Each element in the matrix has three information: row label, column label and element value. Putting elements into the array as needed is triplet storage. The storage structure can be an object containing element information, or it can be simplified to an array of length 3. The storage mode of triplet can easily record track information or free curve information similar to the following figure. By pushing and pop the array, it can be easily back and forward.

The track information in the figure above is stored as an array triplet as follows, with the element value representing the current number of elements. You can also use objects to record time and other information.

[[1,1,1], [5,8,2], [4,3,3], [1,5,4]Copy the code

Let’s set up an undoStack record fallback in this way.
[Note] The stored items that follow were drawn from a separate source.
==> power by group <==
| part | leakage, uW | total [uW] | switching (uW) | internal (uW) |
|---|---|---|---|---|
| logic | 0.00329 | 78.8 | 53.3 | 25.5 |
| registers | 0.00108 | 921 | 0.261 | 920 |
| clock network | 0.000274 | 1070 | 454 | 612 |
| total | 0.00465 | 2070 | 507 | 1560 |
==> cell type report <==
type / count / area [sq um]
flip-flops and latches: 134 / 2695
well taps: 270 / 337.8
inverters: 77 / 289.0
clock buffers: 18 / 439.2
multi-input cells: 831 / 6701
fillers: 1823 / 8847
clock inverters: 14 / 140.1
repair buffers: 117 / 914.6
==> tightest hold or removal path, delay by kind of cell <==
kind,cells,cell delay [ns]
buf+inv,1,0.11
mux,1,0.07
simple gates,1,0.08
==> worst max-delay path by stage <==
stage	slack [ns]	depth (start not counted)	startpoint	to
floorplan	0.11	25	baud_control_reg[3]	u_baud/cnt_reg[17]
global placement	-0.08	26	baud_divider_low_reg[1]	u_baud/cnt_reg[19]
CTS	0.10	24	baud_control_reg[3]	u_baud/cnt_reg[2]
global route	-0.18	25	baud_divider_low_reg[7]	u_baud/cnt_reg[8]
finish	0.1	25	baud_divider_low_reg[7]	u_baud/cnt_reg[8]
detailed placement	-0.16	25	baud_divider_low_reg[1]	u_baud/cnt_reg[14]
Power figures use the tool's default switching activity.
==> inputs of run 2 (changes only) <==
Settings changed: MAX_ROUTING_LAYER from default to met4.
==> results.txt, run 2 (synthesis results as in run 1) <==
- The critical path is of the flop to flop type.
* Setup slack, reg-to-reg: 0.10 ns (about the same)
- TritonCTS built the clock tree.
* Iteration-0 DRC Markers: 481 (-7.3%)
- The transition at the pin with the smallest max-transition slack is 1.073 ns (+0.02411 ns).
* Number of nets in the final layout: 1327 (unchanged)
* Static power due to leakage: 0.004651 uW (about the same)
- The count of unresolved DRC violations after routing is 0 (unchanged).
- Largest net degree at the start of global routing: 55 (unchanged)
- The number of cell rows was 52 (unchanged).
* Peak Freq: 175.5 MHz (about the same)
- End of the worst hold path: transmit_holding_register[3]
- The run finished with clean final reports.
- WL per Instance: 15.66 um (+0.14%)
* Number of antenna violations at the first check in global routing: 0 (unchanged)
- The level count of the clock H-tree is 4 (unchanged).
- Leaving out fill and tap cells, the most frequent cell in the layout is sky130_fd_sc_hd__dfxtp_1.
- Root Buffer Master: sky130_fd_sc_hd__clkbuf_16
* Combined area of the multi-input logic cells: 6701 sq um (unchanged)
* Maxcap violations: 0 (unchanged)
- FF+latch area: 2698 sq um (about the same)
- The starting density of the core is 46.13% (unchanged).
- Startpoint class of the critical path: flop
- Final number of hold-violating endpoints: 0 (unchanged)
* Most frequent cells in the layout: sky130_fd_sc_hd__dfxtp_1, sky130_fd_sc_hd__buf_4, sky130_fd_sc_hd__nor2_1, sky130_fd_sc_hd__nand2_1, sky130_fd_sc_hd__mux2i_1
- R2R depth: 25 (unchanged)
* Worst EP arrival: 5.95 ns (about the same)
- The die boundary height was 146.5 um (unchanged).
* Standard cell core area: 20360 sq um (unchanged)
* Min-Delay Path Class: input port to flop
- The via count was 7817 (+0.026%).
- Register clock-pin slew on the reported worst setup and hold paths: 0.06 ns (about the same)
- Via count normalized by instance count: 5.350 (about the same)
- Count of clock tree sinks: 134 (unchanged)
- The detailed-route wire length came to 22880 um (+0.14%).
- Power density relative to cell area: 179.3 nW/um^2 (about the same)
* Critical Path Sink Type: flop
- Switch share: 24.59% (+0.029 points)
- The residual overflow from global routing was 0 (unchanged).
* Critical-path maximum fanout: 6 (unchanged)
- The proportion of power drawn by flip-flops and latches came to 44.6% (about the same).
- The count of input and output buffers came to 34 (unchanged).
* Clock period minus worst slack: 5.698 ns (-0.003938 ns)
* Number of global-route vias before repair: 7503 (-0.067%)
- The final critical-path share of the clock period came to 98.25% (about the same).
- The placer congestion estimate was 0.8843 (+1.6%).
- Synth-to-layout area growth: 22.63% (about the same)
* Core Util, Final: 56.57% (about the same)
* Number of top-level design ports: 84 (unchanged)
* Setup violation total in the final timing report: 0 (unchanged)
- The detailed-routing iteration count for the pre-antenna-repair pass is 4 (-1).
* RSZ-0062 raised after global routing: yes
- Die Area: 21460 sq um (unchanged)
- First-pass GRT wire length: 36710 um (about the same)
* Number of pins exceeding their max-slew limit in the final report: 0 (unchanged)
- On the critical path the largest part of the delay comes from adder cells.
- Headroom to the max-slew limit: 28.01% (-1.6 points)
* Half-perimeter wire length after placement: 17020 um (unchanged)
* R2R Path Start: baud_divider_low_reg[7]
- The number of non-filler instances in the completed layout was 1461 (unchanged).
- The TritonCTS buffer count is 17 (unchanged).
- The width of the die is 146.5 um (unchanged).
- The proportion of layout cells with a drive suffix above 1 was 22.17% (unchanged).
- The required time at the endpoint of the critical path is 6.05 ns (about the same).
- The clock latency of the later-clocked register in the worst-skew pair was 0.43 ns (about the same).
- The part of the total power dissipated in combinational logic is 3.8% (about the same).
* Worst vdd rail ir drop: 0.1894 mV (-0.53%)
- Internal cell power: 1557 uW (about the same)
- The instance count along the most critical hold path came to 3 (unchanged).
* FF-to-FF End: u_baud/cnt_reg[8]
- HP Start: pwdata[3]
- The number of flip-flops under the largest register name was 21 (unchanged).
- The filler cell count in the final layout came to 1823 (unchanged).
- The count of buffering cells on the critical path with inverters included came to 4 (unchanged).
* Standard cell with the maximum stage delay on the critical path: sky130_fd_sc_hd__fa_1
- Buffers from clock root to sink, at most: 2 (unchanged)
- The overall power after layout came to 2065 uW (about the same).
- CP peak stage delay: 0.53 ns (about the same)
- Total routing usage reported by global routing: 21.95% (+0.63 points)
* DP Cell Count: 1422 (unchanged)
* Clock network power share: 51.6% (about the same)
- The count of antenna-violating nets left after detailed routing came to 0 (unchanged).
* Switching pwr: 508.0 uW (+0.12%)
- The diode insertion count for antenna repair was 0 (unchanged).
function TSMatrix(){ this._array = []; this.undoStack = [] } TSMatrix.prototype.addNode = function(row, col, value){ this._array.push([row, col, value]) } TSMatrix.prototype.canUndo = function(){ return this._array.length > 0; } TSMatrix.prototype.undo = function(){ if(this._array.length > 0){ this.undoStack.push(this._array.pop()) } } TSMatrix.prototype.canRedo = function(){ return this.undoStack.length > 0; } TSMatrix.prototype.redo = function(){ if(this._array.length > 0){ this._array.push(this.undoStack.pop()) } } TSMatrix.prototype.print = function(){ console.log(JSON.stringify(this._array)) } let mat = new TSMatrix(); mat.addNode(1, 1, 1) mat.addNode(5, 8, 2) mat.addNode(4, 3, 3) mat.addNode(1, 5, 4) mat. Print () / / [,1,1 [1], [5,8,2], filling [4], [1,5,4]] mat. Undo (mat). Print () / / [,1,1 [1], [5,8,2], [4 filling]] mat. Redo () Mat. Print () / / [,1,1 [1], [5,8,2], filling [4], [1,5,4]]Copy the code

In addition to the above two methods, you can also combine the above methods to create cross-linked lists for more complex scenarios. Give it a thumbs up if you’re interested and we’ll pick it up next time.

We’ll continue to bring you in-depth decryption of other front-end spreadsheet technologies in the future, so don’t miss it.